- YOUR OBJECTIVE
Would you repeat exactly the part of the listing below that runs from the line containing "fmax_mhz = 388" down to the line containing "setup / recovery", inclusive, and nothing else?

- TASK INPUTS
——

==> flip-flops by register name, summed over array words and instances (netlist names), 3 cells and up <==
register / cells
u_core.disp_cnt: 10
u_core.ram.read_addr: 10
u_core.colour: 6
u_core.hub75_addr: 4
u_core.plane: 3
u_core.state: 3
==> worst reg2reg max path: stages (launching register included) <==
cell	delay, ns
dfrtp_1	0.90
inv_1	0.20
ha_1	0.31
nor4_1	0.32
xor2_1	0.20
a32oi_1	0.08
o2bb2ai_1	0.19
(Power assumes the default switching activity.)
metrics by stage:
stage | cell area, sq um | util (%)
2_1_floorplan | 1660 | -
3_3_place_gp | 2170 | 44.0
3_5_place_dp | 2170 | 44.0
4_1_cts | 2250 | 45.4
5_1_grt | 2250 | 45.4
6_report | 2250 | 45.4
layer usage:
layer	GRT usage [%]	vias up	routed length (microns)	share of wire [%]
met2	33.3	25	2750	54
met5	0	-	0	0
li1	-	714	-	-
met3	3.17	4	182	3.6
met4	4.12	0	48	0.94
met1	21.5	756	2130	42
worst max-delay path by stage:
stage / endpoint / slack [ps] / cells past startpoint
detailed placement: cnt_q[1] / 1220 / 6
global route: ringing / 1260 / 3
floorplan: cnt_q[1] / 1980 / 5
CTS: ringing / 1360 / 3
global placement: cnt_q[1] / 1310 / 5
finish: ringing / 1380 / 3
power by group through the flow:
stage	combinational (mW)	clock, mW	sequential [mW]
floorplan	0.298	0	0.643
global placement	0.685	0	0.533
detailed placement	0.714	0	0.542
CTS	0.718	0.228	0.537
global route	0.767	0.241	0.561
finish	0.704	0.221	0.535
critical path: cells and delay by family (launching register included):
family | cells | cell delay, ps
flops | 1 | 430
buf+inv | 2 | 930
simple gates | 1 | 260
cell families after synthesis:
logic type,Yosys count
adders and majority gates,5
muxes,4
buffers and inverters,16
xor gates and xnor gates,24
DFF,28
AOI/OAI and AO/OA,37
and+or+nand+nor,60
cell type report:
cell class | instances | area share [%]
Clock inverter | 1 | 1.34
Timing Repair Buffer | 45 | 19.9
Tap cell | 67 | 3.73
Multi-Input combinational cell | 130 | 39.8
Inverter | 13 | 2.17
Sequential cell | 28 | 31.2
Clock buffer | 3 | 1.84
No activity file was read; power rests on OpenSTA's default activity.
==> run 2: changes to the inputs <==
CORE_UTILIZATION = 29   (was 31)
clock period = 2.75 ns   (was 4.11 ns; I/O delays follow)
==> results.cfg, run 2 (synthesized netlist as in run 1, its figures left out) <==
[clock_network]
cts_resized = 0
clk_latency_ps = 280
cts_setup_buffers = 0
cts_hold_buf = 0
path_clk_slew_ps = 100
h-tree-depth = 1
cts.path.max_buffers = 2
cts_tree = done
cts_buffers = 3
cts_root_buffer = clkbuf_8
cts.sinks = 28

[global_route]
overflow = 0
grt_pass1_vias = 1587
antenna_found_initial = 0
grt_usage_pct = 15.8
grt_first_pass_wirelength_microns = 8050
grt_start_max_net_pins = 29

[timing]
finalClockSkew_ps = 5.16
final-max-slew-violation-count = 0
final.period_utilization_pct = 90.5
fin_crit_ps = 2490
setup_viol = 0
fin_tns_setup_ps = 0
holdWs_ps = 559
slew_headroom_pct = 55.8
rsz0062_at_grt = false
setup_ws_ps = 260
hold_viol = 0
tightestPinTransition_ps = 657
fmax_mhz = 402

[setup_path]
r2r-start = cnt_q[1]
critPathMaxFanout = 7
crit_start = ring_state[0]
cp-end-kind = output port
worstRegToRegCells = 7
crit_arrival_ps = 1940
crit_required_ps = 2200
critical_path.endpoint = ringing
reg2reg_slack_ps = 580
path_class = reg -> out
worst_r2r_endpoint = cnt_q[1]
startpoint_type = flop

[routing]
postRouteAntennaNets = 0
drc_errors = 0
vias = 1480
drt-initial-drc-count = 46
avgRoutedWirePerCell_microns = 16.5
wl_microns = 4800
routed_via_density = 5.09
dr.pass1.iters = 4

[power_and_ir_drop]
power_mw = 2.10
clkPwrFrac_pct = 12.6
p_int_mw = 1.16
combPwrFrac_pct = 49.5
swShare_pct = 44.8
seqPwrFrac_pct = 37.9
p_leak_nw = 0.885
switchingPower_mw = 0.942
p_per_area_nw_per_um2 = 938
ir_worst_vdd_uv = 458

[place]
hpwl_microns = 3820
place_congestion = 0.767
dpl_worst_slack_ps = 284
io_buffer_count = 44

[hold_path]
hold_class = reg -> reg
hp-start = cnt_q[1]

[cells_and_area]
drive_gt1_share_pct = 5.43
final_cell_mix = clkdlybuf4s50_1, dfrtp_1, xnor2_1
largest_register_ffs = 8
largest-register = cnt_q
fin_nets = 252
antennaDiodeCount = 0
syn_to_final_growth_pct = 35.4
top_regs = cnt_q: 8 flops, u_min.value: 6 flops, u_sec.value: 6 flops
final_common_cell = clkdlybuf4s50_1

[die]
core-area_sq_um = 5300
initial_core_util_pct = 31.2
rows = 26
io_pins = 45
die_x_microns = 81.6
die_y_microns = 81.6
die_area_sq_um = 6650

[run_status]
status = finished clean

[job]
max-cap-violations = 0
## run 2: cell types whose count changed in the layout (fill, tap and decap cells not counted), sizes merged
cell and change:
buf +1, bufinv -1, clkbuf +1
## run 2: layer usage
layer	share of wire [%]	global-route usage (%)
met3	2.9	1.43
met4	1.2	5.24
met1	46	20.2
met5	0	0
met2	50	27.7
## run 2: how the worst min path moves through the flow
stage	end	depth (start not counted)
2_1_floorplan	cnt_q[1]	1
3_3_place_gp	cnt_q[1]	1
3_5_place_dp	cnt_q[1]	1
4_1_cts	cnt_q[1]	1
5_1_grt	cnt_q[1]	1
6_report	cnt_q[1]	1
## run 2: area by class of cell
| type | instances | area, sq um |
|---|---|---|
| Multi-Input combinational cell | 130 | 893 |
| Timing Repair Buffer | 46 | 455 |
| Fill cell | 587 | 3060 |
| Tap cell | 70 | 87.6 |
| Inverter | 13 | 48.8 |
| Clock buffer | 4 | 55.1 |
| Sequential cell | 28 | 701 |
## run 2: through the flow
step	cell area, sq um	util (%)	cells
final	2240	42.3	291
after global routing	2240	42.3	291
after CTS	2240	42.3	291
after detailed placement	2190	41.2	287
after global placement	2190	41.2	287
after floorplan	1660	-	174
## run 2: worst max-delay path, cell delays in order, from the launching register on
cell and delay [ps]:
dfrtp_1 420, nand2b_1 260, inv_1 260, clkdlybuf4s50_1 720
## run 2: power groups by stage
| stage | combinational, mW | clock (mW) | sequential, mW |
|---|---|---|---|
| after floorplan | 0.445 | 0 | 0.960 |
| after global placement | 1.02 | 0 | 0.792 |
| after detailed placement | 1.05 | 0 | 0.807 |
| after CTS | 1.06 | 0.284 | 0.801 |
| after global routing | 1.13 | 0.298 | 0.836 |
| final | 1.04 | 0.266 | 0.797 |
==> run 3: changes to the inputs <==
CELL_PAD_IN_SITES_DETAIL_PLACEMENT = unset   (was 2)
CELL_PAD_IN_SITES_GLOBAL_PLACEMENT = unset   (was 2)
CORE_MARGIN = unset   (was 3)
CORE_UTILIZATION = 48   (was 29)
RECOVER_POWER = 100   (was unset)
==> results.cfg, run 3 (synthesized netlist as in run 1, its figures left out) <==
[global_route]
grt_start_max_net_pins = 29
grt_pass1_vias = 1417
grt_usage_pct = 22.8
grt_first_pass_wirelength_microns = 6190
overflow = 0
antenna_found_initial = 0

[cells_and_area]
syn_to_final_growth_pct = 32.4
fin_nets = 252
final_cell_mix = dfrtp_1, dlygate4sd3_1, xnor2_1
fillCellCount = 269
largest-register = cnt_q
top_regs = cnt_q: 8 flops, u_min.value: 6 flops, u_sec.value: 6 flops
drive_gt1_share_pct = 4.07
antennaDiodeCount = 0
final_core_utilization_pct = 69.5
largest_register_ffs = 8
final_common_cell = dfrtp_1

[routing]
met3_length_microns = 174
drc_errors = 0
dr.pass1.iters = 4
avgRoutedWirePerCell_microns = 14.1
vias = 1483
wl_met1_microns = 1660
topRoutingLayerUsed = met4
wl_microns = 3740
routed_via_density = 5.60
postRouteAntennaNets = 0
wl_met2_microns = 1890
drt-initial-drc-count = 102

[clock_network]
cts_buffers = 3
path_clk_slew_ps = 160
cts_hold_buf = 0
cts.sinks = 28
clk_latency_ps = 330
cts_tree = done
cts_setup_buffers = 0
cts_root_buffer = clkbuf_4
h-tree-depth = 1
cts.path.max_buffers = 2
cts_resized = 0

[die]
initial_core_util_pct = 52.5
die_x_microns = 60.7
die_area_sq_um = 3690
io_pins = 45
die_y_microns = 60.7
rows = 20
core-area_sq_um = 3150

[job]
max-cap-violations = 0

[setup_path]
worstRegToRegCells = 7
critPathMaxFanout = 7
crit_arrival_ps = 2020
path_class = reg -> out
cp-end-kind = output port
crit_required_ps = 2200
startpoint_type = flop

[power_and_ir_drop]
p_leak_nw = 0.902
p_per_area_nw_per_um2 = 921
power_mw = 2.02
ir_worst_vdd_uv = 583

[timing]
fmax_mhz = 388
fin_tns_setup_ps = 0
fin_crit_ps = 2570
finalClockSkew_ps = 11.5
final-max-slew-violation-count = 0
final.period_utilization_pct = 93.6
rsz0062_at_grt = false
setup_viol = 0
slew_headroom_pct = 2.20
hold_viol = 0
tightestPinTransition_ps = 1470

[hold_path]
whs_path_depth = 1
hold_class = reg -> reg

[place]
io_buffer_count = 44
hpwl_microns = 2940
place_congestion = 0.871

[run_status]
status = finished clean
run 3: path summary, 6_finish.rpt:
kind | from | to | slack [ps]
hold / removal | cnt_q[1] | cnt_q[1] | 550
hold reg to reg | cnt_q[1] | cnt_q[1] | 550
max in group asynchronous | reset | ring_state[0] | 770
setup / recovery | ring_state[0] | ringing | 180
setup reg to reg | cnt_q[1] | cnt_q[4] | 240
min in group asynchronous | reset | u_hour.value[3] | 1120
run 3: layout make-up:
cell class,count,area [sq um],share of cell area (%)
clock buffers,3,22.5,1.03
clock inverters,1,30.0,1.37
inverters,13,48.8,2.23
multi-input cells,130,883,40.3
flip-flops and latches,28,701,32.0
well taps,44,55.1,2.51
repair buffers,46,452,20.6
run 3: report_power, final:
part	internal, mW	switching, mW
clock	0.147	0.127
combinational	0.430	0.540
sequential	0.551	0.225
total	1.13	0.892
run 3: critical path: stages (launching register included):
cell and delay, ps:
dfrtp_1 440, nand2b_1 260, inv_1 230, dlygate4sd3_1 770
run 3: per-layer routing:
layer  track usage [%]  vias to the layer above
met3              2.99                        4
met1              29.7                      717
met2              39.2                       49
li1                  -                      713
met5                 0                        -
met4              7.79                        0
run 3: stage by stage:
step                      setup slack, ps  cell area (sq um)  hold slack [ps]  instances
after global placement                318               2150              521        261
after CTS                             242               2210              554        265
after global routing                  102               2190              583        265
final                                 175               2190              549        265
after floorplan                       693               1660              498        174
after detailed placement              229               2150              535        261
### src/rtl/enigma_pkg.sv
// Shared Enigma definitions: ASCII anchors, letter-index type, plugboard FSM
// states and the character/letter conversion helpers.
package enigma_pkg;

   localparam logic [15:0] ASCII_A  = 16'd65;
   localparam logic [15:0] ASCII_LA = 16'd97;
   localparam int          ALPHA_N  = 26;

   typedef logic [4:0] letter_t;

   localparam letter_t LETTER_MAX = letter_t'(ALPHA_N - 1);

   typedef enum logic [1:0] {
      ST_IDLE,
      ST_SCAN,
      ST_OUT,
      ST_STROBE
   } plug_state_t;

   function automatic logic is_upper(input logic [15:0] c);
      return (c >= ASCII_A) && (c < ASCII_A + 16'(ALPHA_N));
   endfunction

   function automatic logic is_lower(input logic [15:0] c);
      return (c >= ASCII_LA) && (c < ASCII_LA + 16'(ALPHA_N));
   endfunction

   // Only meaningful when the code is a letter of either case.
   function automatic letter_t to_idx(input logic [15:0] c);
      logic [15:0] off;
      off = is_lower(c) ? (c - ASCII_LA) : (c - ASCII_A);
      return letter_t'(off);
   endfunction

   function automatic logic [15:0] to_ascii(input letter_t idx, input logic lower);
      return (lower ? ASCII_LA : ASCII_A) + {11'd0, idx};
   endfunction

endpackage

——

- TASK RESULT
fmax_mhz = 388
fin_tns_setup_ps = 0
fin_crit_ps = 2570
finalClockSkew_ps = 11.5
final-max-slew-violation-count = 0
final.period_utilization_pct = 93.6
rsz0062_at_grt = false
setup_viol = 0
slew_headroom_pct = 2.20
hold_viol = 0
tightestPinTransition_ps = 1470

[hold_path]
whs_path_depth = 1
hold_class = reg -> reg

[place]
io_buffer_count = 44
hpwl_microns = 2940
place_congestion = 0.871

[run_status]
status = finished clean
run 3: path summary, 6_finish.rpt:
kind | from | to | slack [ps]
hold / removal | cnt_q[1] | cnt_q[1] | 550
hold reg to reg | cnt_q[1] | cnt_q[1] | 550
max in group asynchronous | reset | ring_state[0] | 770
setup / recovery | ring_state[0] | ringing | 180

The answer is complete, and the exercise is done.